I can't sleep properly- I find it hard to get to sleep and then I sleep v.lightly, have vivid nightmares and wake up repeatedly.I ache all over, which gets worse when I'm in bed.I don't know if I have FMS as my GPs are dismissive and impatient and there's no good NHS docs around here. I'm just so tired of waking up exhausted- anyone have any tips/advice for relieving muscle pain and getting a deep sleep?? Benzos and codeine help but I'm afraid of addiction.


----------



## Clair (Sep 16, 2000)

A warm bath before bed and a couple of ibuprofen?I found taking amitrytapline before bed helped a little bit with sleep quality....and it did help with pain relieve for muscle pain I had so that might be something to consider?Sorry its short and sweet but I'm a bit tired tonight, I'll have a think tomorrow and see if I can come up with any other suggestions.


----------



## M&M (Jan 20, 2002)

Not being able to sleep is such a vicious cycle!
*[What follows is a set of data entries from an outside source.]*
What follows belongs to an exercise in optimizing a design on an open flow for small area, a short achievable clock period and few clock cycles; a production flow would make more cautious choices. At most, simulation tests tie the RTL to the original design; equivalence was not proved. Function not checked in run 4: the RTL went through the layout flow alone. In every run shown here, the design's own scripts or RTL, not TritonCTS, make the clock network. The clock input has no modelled driver; a real chip could not lean on it and would need a root buffer or a full tree. No activity file was given, so power comes from the tool's default toggle rates.

File: flow/config.mk
export PLATFORM = sky130hd
export DESIGN_NAME = linear_layer_with_mem
export DESIGN_NICKNAME = linear_layer_with_mem
export VERILOG_FILES = /design/flow/design.v
export SDC_FILE = /design/flow/constraint.sdc
export NUM_CORES = 8
export LEC_CHECK = 0
export ABC_AREA = 1
export CAP_MARGIN = 20
export CORE_MARGIN = 2
export CORE_UTILIZATION = 65
export SLEW_MARGIN = 20
File: flow/constraint.sdc
create_clock -name core_clock -period 11.0 [get_ports {clk}]
set_input_delay 2.2000 -clock core_clock [delete_from_list [all_inputs] [get_ports {clk}]]
set_output_delay 2.2000 -clock core_clock [all_outputs]
set_load 0.01 [all_outputs]
File: flow/design.v
module linear_layer_with_mem #(
    parameter DATA_WIDTH    = 8,
    parameter W_WIDTH       = 8,
    parameter ACC_WIDTH     = 32,
    parameter ADDR_WIDTH    = 8,
    parameter DATABUS_WIDTH = 32,
    parameter N = 8,
    parameter M = 8
)(
    input  wire clk,
    input  wire rst,
    input  wire start,
    input  wire [ADDR_WIDTH-1:0] activ_base,
    input  wire [ADDR_WIDTH-1:0] weight_base,
    input  wire [ADDR_WIDTH-1:0] bias_base,
    input  wire [ADDR_WIDTH-1:0] output_base,
    output reg mem_w,
    output reg mem_sel,
    output reg done,
    output reg out_valid,
    output wire [ADDR_WIDTH-1:0]    address_bus,
    input  wire [DATABUS_WIDTH-1:0] data_bus_in,
    output wire [DATABUS_WIDTH-1:0] data_bus_out,
    input  wire                     ready
);
    localparam PH_IDLE = 3'b100, PH_ACT = 3'b000, PH_BIAS = 3'b001,
               PH_WGT = 3'b010, PH_OUT = 3'b011, PH_DONE = 3'b111;
    reg [2:0] phase;
    reg [2:0] i, j;        
    reg [1:0] k;           
    reg       busy;        
    reg       rdy_q, rdy_qq, rdy_q3;   
    reg       ov1;
    reg [7:0]  act [0:7];
    reg [6:0]  wq;         
    reg [15:0] bl;         
    reg        pneg;       
    reg        psgn;       
    reg [31:0] r;
    reg [7:0]  address;
    assign address_bus  = address;
    assign data_bus_out = r;
    wire xfer = mem_sel & ready;
    wire [7:0] a = act[0];
    wire [9:0] ax = {{2{a[7]}}, a};
    wire [1:0] w = data_bus_in[1:0];
    reg  [9:0] ppx0;
    always @* begin
        case (w)
            2'd0: ppx0 = 10'd0;
            2'd1: ppx0 = ax;
            2'd2: ppx0 = ~{ax[8:0], 1'b0};
            default: ppx0 = ~ax;
        endcase
    end
    wire [2:0] trip = wq[2:0];
    wire s_neg = trip[2] & ~(trip[1] & trip[0]);
    wire s_one = trip[1] ^ trip[0];
    wire s_two = (trip[2] & ~trip[1] & ~trip[0]) | (~trip[2] & trip[1] & trip[0]);
    wire [9:0] ppx = (({10{s_one}} & ax) | ({10{s_two}} & {ax[8:0], 1'b0})) ^ {10{s_neg}};
    reg  [15:0] bsh;
    always @* begin
        case (k)
            2'd0: bsh = {{4{ppx[9]}}, ppx, {2{s_neg}}};
            2'd1: bsh = {{2{ppx[9]}}, ppx, {4{s_neg}}};
            default: bsh = {ppx, {6{s_neg}}};
        endcase
    end
    wire new_w = xfer & (phase == PH_WGT);
    wire [15:0] bl_n   = new_w ? {{6{ppx0[9]}}, ppx0} : busy ? bsh : 16'd0;
    wire        pneg_n = new_w ? w[1] : busy & s_neg;
    wire        psgn_n = new_w ? ppx0[9] : busy & ppx[9];
    wire [15:0] lsum;
    wire        c16;
    llwm_add16 u_add (.a(r[15:0]), .b(bl), .ci(pneg), .s(lsum), .co(c16));
    wire [15:0] hpm;
    llwm_hi u_hi (.h(r[31:16]), .sgn(psgn), .o(hpm));
    wire [31:0] sum = {r[31:16] ^ (hpm & {16{c16 ^ psgn}}), lsum};
    reg [7:0] nbase;
    always @* begin
        case (phase[1:0])
            2'd0: nbase = activ_base;
            2'd1: nbase = bias_base;
            2'd2: nbase = weight_base;
            default: nbase = output_base;
        endcase
    end
    wire [5:0] off  = {i & {3{phase[1] & ~phase[0]}}, j | (i & {3{phase[0]}})};
    wire [5:0] offg = off & {6{rdy_q3}};
    wire [7:0] addr_n = (phase[2] | rdy_qq) ? nbase : address + {2'd0, offg};
    always @(posedge clk or posedge rst) begin
        if (rst) begin
            phase <= PH_IDLE;
            i <= 0; j <= 0; k <= 0;
            busy <= 0; rdy_q <= 0; rdy_qq <= 0; rdy_q3 <= 0;
            mem_sel <= 0; mem_w <= 0;
            done <= 0; out_valid <= 0; ov1 <= 0;
        end else begin
            rdy_q <= xfer;
            rdy_qq <= rdy_q;
            rdy_q3 <= rdy_qq;
            ov1 <= xfer & mem_w;
            out_valid <= (xfer & mem_w) | ov1;
            mem_w <= (phase == PH_OUT);
            if (busy) begin
                k <= (k == 2'd2) ? 2'd0 : k + 2'd1;
                if (k == 2'd2) busy <= 0;
            end
            if (xfer && phase == PH_WGT) busy <= 1;
            if (xfer && phase == PH_OUT && i == 3'd7) done <= 1;
            if (phase == PH_IDLE)
                mem_sel <= start;
            else if (phase != PH_DONE && !done)
                mem_sel <= ~xfer;
            else
                mem_sel <= 0;
            case (phase)
                PH_IDLE: if (start) phase <= PH_ACT;
                PH_DONE: ;
                default: if (rdy_q) begin
                    case (phase)
                        PH_ACT: begin
                            j <= j + 3'd1;
                            if (j == 3'd7) phase <= PH_BIAS;
                        end
                        PH_BIAS: phase <= PH_WGT;
                        PH_WGT: begin
                            j <= j + 3'd1;
                            if (j == 3'd7) phase <= PH_OUT;
                        end
                        default: begin
                            i <= i + 3'd1;
                            phase <= (i == 3'd7) ? PH_DONE : PH_BIAS;
                        end
                    endcase
                end
            endcase
        end
    end
    wire rot = busy & (k == 2'd2);
    wire act_ph = (phase == PH_ACT);
    wire act_last = rdy_q & (j == 3'd7);
    integer n;
    always @(posedge clk) begin
        address <= addr_n;
        wq <= busy ? {2'b00, wq[6:2]} : data_bus_in[7:1];
        bl <= bl_n;
        pneg <= pneg_n;
        psgn <= psgn_n;
        if (act_ph && !act_last)
            act[7] <= data_bus_in[7:0];
        else if (rot)
            act[7] <= act[0];
        if ((act_ph && rdy_q && !act_last) || rot)
            for (n = 0; n < 7; n = n + 1) act[n] <= act[n+1];
        r <= (phase == PH_BIAS && !rdy_q) ? data_bus_in : sum;
    end
endmodule
module llwm_add16 (
    input  wire [15:0] a,
    input  wire [15:0] b,
    input  wire        ci,
    output wire [15:0] s,
    output wire        co
);
    wire [15:0] g0 = a & b;
    wire [15:0] p0 = a ^ b;
    reg  [15:0] G, P;
    integer lv, n;
    always @* begin
        G = g0; P = p0;
        for (lv = 0; lv < 4; lv = lv + 1)
            for (n = 0; n < 16; n = n + 1)
                if ((n % (2 << lv)) == (2 << lv) - 1) begin
                    G[n] = G[n] | (P[n] & G[n - (1 << lv)]);
                    P[n] = P[n] & P[n - (1 << lv)];
                end
        for (lv = 2; lv >= 0; lv = lv - 1)
            for (n = 0; n < 16; n = n + 1)
                if ((n % (2 << lv)) == (1 << lv) - 1 && n >= (2 << lv)) begin
                    G[n] = G[n] | (P[n] & G[n - (1 << lv)]);
                    P[n] = P[n] & P[n - (1 << lv)];
                end
    end
    wire [16:0] c = {G | (P & {16{ci}}), ci};
    assign s  = p0 ^ c[15:0];
    assign co = c[16];
endmodule
module llwm_hi (
    input  wire [15:0] h,
    input  wire        sgn,
    output wire [15:0] o
);
    wire [15:0] t = h ^ {16{sgn}};
    wire [15:0] m;
    assign m[0] = 1'b1;
    genvar gi;
    generate for (gi = 1; gi < 16; gi = gi + 1) begin : pre
        assign m[gi] = m[gi-1] & t[gi-1];
    end endgenerate
    assign o = m;
endmodule
File: flow/flow/run.sh
#!/bin/bash
# Own layout flow: the standard ORFS flow (standard.sh; the synthesis is
# the standard one, run first on its own), with
#  - the make settings listed in flow/knobs.txt (one per line, @WORK@ stands
#    for the work folder): small port buffers and timing repair aimed past the
#    clock period;
#  - the clock tree built by flow/mycts.tcl instead of TritonCTS: the clock
#    port drives a few clkbuf_16 cells, each driving the flip-flops of one
#    region, all with the same number of buffers on the clock path. Only that
#    call in a copy of ORFS's cts.tcl is changed.
# Each tool's full output goes to its ORFS log under orfs/logs/; make's own
# output goes to flow_make_*.log in the work folder.
set -euo pipefail
args=()
while IFS= read -r line; do
  [[ -z "$line" || "$line" == \#* ]] && continue
  args+=("${line//@WORK@/$PWD}")
done < flow/knobs.txt
bash standard.sh "${args[@]}" synth > flow_make_synth.log 2>&1
rm -rf myscripts
cp -r "$FLOW_HOME/scripts" myscripts
python3 - <<'PY'
p = 'myscripts/cts.tcl'
s = open(p).read()
old = 'log_cmd clock_tree_synthesis {*}$cts_args'
assert s.count(old) == 1
s = s.replace(old, 'source $::env(MYCTS_TCL)\nmy_cts_auto')
open(p, 'w').write(s)
PY
bash standard.sh "${args[@]}" "SCRIPTS_DIR=$PWD/myscripts" "MYCTS_TCL=$PWD/flow/mycts.tcl" finish > flow_make_finish.log 2>&1
File: flow/flow/knobs.txt
BUFFER_PORTS_ARGS=-inputs -buffer_cell sky130_fd_sc_hd__buf_1
SETUP_SLACK_MARGIN=7.9
MYCTS_NR=4
MYCTS_NL=6
MYCTS_ROOT=sky130_fd_sc_hd__buf_8
MYCTS_LEAF=sky130_fd_sc_hd__clkbuf_16
PRE_GLOBAL_PLACE_TCL=@WORK@/flow/pre_gpl.tcl
File: flow/flow/mycts.tcl
# Clock tree built by hand: the clock port drives NR root buffers; each root
# drives its share of NL leaf buffers; each leaf drives the flip-flops of
# one region. Regions come from a size-balanced k-means on the flip-flop
# positions. With NR = 0 the port drives the leaf buffers directly.
proc mycts_kmeans {pts k} {
  set n [llength $pts]
  set cap [expr {int(ceil(double($n) / $k))}]
  set cent {}
  set xs [lsort -real -index 0 $pts]
  for {set c 0} {$c < $k} {incr c} { lappend cent [lindex $xs [expr {int(($c + 0.5) * $n / $k)}]] }
  for {set iter 0} {$iter < 40} {incr iter} {
    # balanced assignment: points in order of their best-distance advantage
    set cand {}
    set idx 0
    foreach p $pts {
      set ds {}
      for {set c 0} {$c < $k} {incr c} {
        set q [lindex $cent $c]
        lappend ds [list $c [expr {abs([lindex $p 0]-[lindex $q 0]) + abs([lindex $p 1]-[lindex $q 1])}]]
      }
      set ds [lsort -real -index 1 $ds]
      set gap [expr {$k > 1 ? [lindex $ds 1 1] - [lindex $ds 0 1] : 0}]
      lappend cand [list $idx $gap $ds]
      incr idx
    }
    set cand [lsort -real -decreasing -index 1 $cand]
    set cnt [lrepeat $k 0]
    set asg [lrepeat $n 0]
    foreach cd $cand {
      foreach d [lindex $cd 2] {
        set c [lindex $d 0]
        if {[lindex $cnt $c] < $cap} {
          lset asg [lindex $cd 0] $c
          lset cnt $c [expr {[lindex $cnt $c] + 1}]
          break
        }
      }
    }
    set newc {}
    for {set c 0} {$c < $k} {incr c} {
      set xl {}; set yl {}
      foreach p $pts a $asg { if {$a == $c} { lappend xl [lindex $p 0]; lappend yl [lindex $p 1] } }
      if {[llength $xl] > 0} {
        set xl [lsort -real $xl]; set yl [lsort -real $yl]
        set m [expr {[llength $xl] / 2}]
        lappend newc [list [lindex $xl $m] [lindex $yl $m]]
      } else { lappend newc [lindex $cent $c] }
    }
    set cent $newc
  }
  return [list $asg $cent]
}

proc mycts_inst_center {inst} {
  set b [$inst getBBox]
  return [list [expr {([$b xMin]+[$b xMax])/2.0}] [expr {([$b yMin]+[$b yMax])/2.0}]]
}

proc mycts_add_buf {block master name innet x y} {
  set inst [odb::dbInst_create $block $master $name]
  set net [odb::dbNet_create $block "${name}_net"]
  $net setSigType CLOCK
  [$inst findITerm A] connect $innet
  [$inst findITerm X] connect $net
  # place with the cell centred on (x, y)
  set w [[$inst getMaster] getWidth]
  set h [[$inst getMaster] getHeight]
  $inst setLocation [expr {int($x - $w/2)}] [expr {int($y - $h/2)}]
  $inst setPlacementStatus PLACED
  return [list $inst $net]
}

proc my_cts {nr nl root_master leaf_master {clkname clk}} {
  set db [ord::get_db]
  set block [ord::get_db_block]
  set rm [$db findMaster $root_master]
  set lm [$db findMaster $leaf_master]
  set clknet [$block findNet $clkname]
  set sinks {}
  set pts {}
  foreach it [$clknet getITerms] {
    set inst [$it getInst]
    if {[[$inst getMaster] isSequential]} {
      lappend sinks $it
      lappend pts [mycts_inst_center $inst]
    }
  }
  lassign [mycts_kmeans $pts $nl] asg cent
  # roots
  set rootnets {}
  set rasg {}
  if {$nr > 0} {
    lassign [mycts_kmeans $cent $nr] rasg rcent
    for {set r 0} {$r < $nr} {incr r} {
      set q [lindex $rcent $r]
      lassign [mycts_add_buf $block $rm "mycts_root_$r" $clknet [lindex $q 0] [lindex $q 1]] inst net
      lappend rootnets $net
    }
  }
  for {set c 0} {$c < $nl} {incr c} {
    set q [lindex $cent $c]
    set innet $clknet
    if {$nr > 0} { set innet [lindex $rootnets [lindex $rasg $c]] }
    lassign [mycts_add_buf $block $lm "mycts_leaf_$c" $innet [lindex $q 0] [lindex $q 1]] inst net
    set cnt 0
    foreach it $sinks a $asg { if {$a == $c} { $it disconnect; $it connect $net; incr cnt } }
    puts "mycts: leaf $c at $q drives $cnt flip-flops"
  }
}

# Called from the patched cts.tcl in place of clock_tree_synthesis.
proc my_cts_auto {} {
  my_cts $::env(MYCTS_NR) $::env(MYCTS_NL) $::env(MYCTS_ROOT) $::env(MYCTS_LEAF)
}
File: flow/flow/pre_gpl.tcl
buffer_ports -outputs -buffer_cell sky130_fd_sc_hd__buf_2
File: flow/standard.sh
#!/bin/bash
# synth_recipe.tcl (not shown) runs the flow's synth.tcl, then flattens the netlist and writes it again
# the make line also repeats each setting of config.mk as NAME=value (left out here)
make -C /OpenROAD-flow-scripts/flow DESIGN_CONFIG=/design/flow/config.mk WORK_HOME=/design/flow/orfs CLKGATE_MAP_FILE= SYNTH_SCRIPT=/design/flow/synth_recipe.tcl "${@:-finish}"
==> impl_metrics.json, run 1 <==
{
  "placed_cells": 1022,
  "worst_pin_slew_ns": 0.757,
  "io_buffers": 111,
  "slew_violations": 0,
  "cp.arrival_ns": 0.77,
  "layout_commonest_cell": "nand2_1",
  "rsz0062_at_grt": "false",
  "peakVddDrop_mv": 0.181,
  "grt_pass1_wl_um": 24900,
  "drc": 0,
  "critPathMaxFanout": 5,
  "stdcell_count": 1039,
  "setup_viol": 0,
  "clock.fmax_mhz": 337,
  "synth_nets": 928,
  "holdWs_ns": 0.399,
  "area_growth_pct": 8.85,
  "holdBufCountCts": 0,
  "setup_tns_ns": 0,
  "power_density_mw_per_mm2": 130,
  "finalCriticalPeriod_ns": 2.97,
  "dpl_cell_area_mm2": 0.00755,
  "antenna_found_initial": 0,
  "postRouteAntennaNets": 0,
  "core_mm2": 0.0108,
  "final_nets": 998,
  "synth_flop_cell": "edfxtp_1",
  "cap_viol_max_count": 0,
  "cp_data_required_time_ns": 8.80,
  "grt_max_degree": 57,
  "hold_viol_final": 0,
  "ios": 112,
  "fin_util": 0.724,
  "hp-start": "rdy_qq$_DFF_PP0_",
  "place_hpwl_um": 11100,
  "period_share": 0.270,
  "grt-ovfl-total": 0,
  "critPathKind": "reg2out",
  "synth_area_mm2": 0.00721,
  "hp-class": "reg2reg",
  "ys_ff_latch": 147,
  "dr.pass1.iters": 6,
  "drive_above_1_share": 0.0823,
  "r2r-start": "bl[14]$_DFF_P_",
  "dieWidth_um": 109,
  "viasPerCell": 5.49,
  "start_util": 0.665,
  "die_area_mm2": 0.0120,
  "synthCells": 831,
  "ys_types": 53,
  "drt_wl_total_um": 15500,
  "start_kind": "flip-flop",
  "diodes": 0,
  "slew_headroom": 0.495,
  "grt.total_usage": 0.257,
  "grt_pass1_vias": 5460,
  "clk_pin_slew_ns": 0.10,
  "final.setup_skew_ns": 0.0396,
  "die_h_um": 109,
  "route.detailed.wl_per_inst_um": 14.9,
  "ys_async_sr_fraction": 0.136,
  "leakage_uw": 0.00339,
  "fp-row-count": 38,
  "clk_latency_ns": 0.27,
  "vias": 5700,
  "finalInstanceArea_mm2": 0.00785,
  "place.gp.congestion": 0.887,
  "ys_seq_area_frac": 0.511,
  "final_cell_mix": "235 x nand2_1, 92 x inv_1, 66 x buf_1",
  "ys_warn_count": 3,
  "synth_edf_count": 64,
  "crit_path_start": "r[17]$_DFF_P_",
  "syn_area_per_cell_um2": 8.68,
  "first_iter_violations": 550,
  "status": "complete, no violations",
  "cp-end-kind": "output port"
}
## routing by layer
layer / track usage / routed length, um / vias to the layer above
met3: 0.0332 / 919 / 23
met1: 0.331 / 6500 / 2621
met2: 0.468 / 7790 / 189
li1: - / - / 2867
met5: 0 / 0 / -
met4: 0.0452 / 247 / 0
## cell type report
cell class	instances	area, um2
buffer	10	210
fill	824	2990
inverter	105	394
multi-input combinational	562	3070
sequential	147	3680
tap	140	175
timing repair buffer	75	314
## synth_stat cells (all sizes together) (2+ instances only)
master | count | area, um2
o21bai | 2 | 15.0
nor4 | 2 | 25.0
o21ai | 74 | 393
mux2 | 3 | 33.8
a31o | 2 | 17.5
o22ai | 23 | 163
o211ai | 5 | 42.5
nor3 | 3 | 26.3
fa | 2 | 40.0
nand3 | 41 | 215
nand4 | 4 | 25.0
nand2 | 243 | 935
dfrtp | 19 | 475
edfxtp | 64 | 1920
xor2 | 14 | 123
a21oi | 20 | 104
inv | 105 | 394
a21boi | 2 | 15.0
xnor2 | 7 | 61.3
dfxtp | 63 | 1260
and2 | 2 | 12.5
nand3b | 3 | 22.5
a221oi | 3 | 26.3
or2 | 2 | 12.5
buf | 11 | 81.3
ha | 27 | 338
clkbuf | 6 | 26.3
nor2 | 72 | 332
## through the flow
step / power (uW) / setup slack (ns)
floorplan: 705 / 7.93
global placement: 733 / 7.42
detailed placement: 740 / 7.36
CTS: 973 / 7.91
global route: 1060 / 8.00
finish: 1020 / 8.03
## final timing paths
check | slack (ns) | cells after the start | end
max | 8.03 | 0 | data_bus_out[17]
min | 0.40 | 0 | rdy_q3$_DFF_PP0_
max reg2reg | 8.31 | 13 | r[27]$_DFF_P_
min reg2reg | 0.40 | 0 | rdy_q3$_DFF_PP0_
max in group asynchronous | 8.48 | 2 | busy$_DFF_PP0_
min in group asynchronous | 2.03 | 2 | rdy_qq$_DFF_PP0_
## cell families after synthesis
family          share of synthesized area
mux                               0.00468
buf+inv                            0.0696
flops                               0.511
simple gates                        0.223
compound gates                      0.114
xor+xnor                           0.0255
fa+ha+maj                          0.0524
## where the power goes
group	leakage [uW]	internal [uW]	switching, uW
Sequential	0.00114	584	25.9
Combinational	0.00214	45.2	74.6
Clock	0.000104	139	153
## sequential cells by signal, summed over array words and instances, names as in the netlist, 2 cells and up
name and count:
j 3, act 64, phase 3, r 32
wq 7, i 3, bl 15, k 2
address 8
## repair_timing
action	CTS	global route
resized for setup	15	0
buffers inserted	7	0
setup endpoints to repair	16	0
Testbench counts, summed over its fixed seeds: cycles 84,288.
==> run 2: changes to the inputs <==
==> flow/flow/knobs.txt (replaced) <==
BUFFER_PORTS_ARGS=-inputs -buffer_cell sky130_fd_sc_hd__buf_1
SETUP_SLACK_MARGIN=7.9
MYCTS_NR=4
MYCTS_NL=8
MYCTS_ROOT=sky130_fd_sc_hd__buf_8
MYCTS_LEAF=sky130_fd_sc_hd__clkbuf_8
PRE_GLOBAL_PLACE_TCL=@WORK@/flow/pre_gpl.tcl
==> impl_metrics.json, run 2 <==
{
  "status": "complete, no violations",
  "hp-class": "reg2reg",
  "drc": 0,
  "antenna_found_initial": 0,
  "ios": 112,
  "grt_pass1_vias": 5481,
  "die_area_mm2": 0.0120,
  "final.setup_skew_ns": 0.0296,
  "ys_async_sr_fraction": 0.136,
  "drt_wl_total_um": 15400,
  "place_hpwl_um": 11100,
  "setup_viol": 0,
  "place.gp.congestion": 0.887,
  "clk_pin_slew_ns": 0.12,
  "dpl_cell_area_mm2": 0.00755,
  "setup_tns_ns": 0,
  "slew_violations": 0,
  "holdWs_ns": 0.382,
  "dr.pass1.iters": 5,
  "first_iter_violations": 463,
  "ys_ff_latch": 147,
  "dieWidth_um": 109,
  "vias": 5731,
  "power_density_mw_per_mm2": 127,
  "route.detailed.wl_per_inst_um": 14.8,
  "die_h_um": 109,
  "synthTopCellsByArea": "edfxtp_1 27%, dfxtp_1 17%, nand2_1 12%",
  "synthCells": 831,
  "peakVddDrop_mv": 0.165,
  "cp-end-kind": "output port",
  "final_nets": 1000,
  "viasPerCell": 5.51,
  "cp.arrival_ns": 0.77,
  "worst_pin_slew_ns": 0.761,
  "yosys.area.top_type": "edfxtp_1",
  "ys_types": 53,
  "synth_nets": 928,
  "layout_commonest_cell": "nand2_1",
  "grt-ovfl-total": 0,
  "io_buffers": 111,
  "start_util": 0.665,
  "multi_input_area_mm2": 0.00307,
  "reg_top3": "act (64), r (32), bl (15)",
  "diodes": 0,
  "synth_edf_count": 64,
  "fp-row-count": 38,
  "leakage_uw": 0.00337,
  "clk_latency_ns": 0.27,
  "core_mm2": 0.0108,
  "synth.most_common_cell": "nand2_1",
  "slew_headroom": 0.492,
  "synth_area_mm2": 0.00721,
  "grt_max_degree": 57,
  "final_cell_mix": "235 x nand2_1, 92 x inv_1, 66 x buf_1",
  "ys_seq_area_frac": 0.511,
  "critPathKind": "reg2out",
  "cap_viol_max_count": 0,
  "ys_top_cells_by_count": "238 x nand2_1, 94 x inv_1, 64 x edfxtp_1, 63 x dfxtp_1, 63 x nor2_1",
  "clock.fmax_mhz": 337,
  "hold_viol_final": 0,
  "synth_top_area_frac": 0.267,
  "rsz0062_at_grt": "false",
  "start_kind": "flip-flop",
  "area_growth_pct": 8.29,
  "cp_data_required_time_ns": 8.80,
  "drive_above_1_share": 0.0844,
  "finalCriticalPeriod_ns": 2.97,
  "postRouteAntennaNets": 0,
  "layout_setup_ws_ns": 8.03,
  "pre_cts_ws_ns": 7.36,
  "grt.total_usage": 0.256,
  "period_share": 0.270,
  "stdcell_count": 1041,
  "finalInstanceArea_mm2": 0.00781,
  "largest_register_ffs": 64,
  "synth_flop_cell": "edfxtp_1",
  "fill_cells": 839,
  "critPathMaxFanout": 6,
  "placed_cells": 1022,
  "top_register": "act",
  "ys_warn_count": 3,
  "grt_pass1_wl_um": 24700,
  "syn_area_per_cell_um2": 8.68,
  "regArea_mm2": 0.00368
}
-- run 2: cell types whose count changed in the layout (fill, tap and decap cells not counted) --
cell and change:
clkbuf_8 +8, clkbuf_16 -6
-- run 2: layout make-up --
cell class | instances | share of cell area
Sequential cell | 147 | 0.472
Multi-Input combinational cell | 562 | 0.393
Inverter | 105 | 0.0505
Timing Repair Buffer | 75 | 0.0402
Tap cell | 140 | 0.0224
Buffer | 12 | 0.0218
-- run 2: timing repair --
item,4_1_cts,5_1_grt
hold buffers,0,0
setup buffers,7,0
gates resized for setup,15,0
endpoints found under the setup margin,16,0
hold endpoints to repair,0,0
You're too achy to sleep, then you don't sleep, so that makes you even MORE achy.I hate to tell you what to take, as I'm not your doctor and I don't know what medications you currently might be taking.I'll list the things I currently take to help me sleep, and you could run them by your doctor or pharmacist to see if they would interact with anything you're already on:Valerian RootBenadrylAmitryptalineDon't know if this helps, but hope it does!


----------



## M&M (Jan 20, 2002)

I realized that there is something else I wanted to share with you!There is an amazing book out, it is titled: "No More Sleepless Nights - Revised Edition" the authors are Peter Hauri, Ph.D., former Director, Mayo Clinic Insomnia Program, and Shirley Linde, Ph.D..There is a book, and a workbook by the same name. I had the book reccommended to me when I saw a Sleep Specialist, and he was right! This book has been the single most powerful thing that has helped me improve my sleep.But, it's been SO long since I read it, I had kind of forgotten about it. If you do all the exercises in the book, you WILL sleep better. Now, it may not fix everything that bothers you, but you WILL sleep better. It goes through a step by step process to identify what your major stumbling blocks are to sleep, and then gives you specific "homework" to do to help solve your particular problems. It puts you in the driver's seat, and allows you to become your own sleep doctor.This book is fantastic, and I am NOT one to reccommend anything this strongly. But this book merits a strong reccommendation!


----------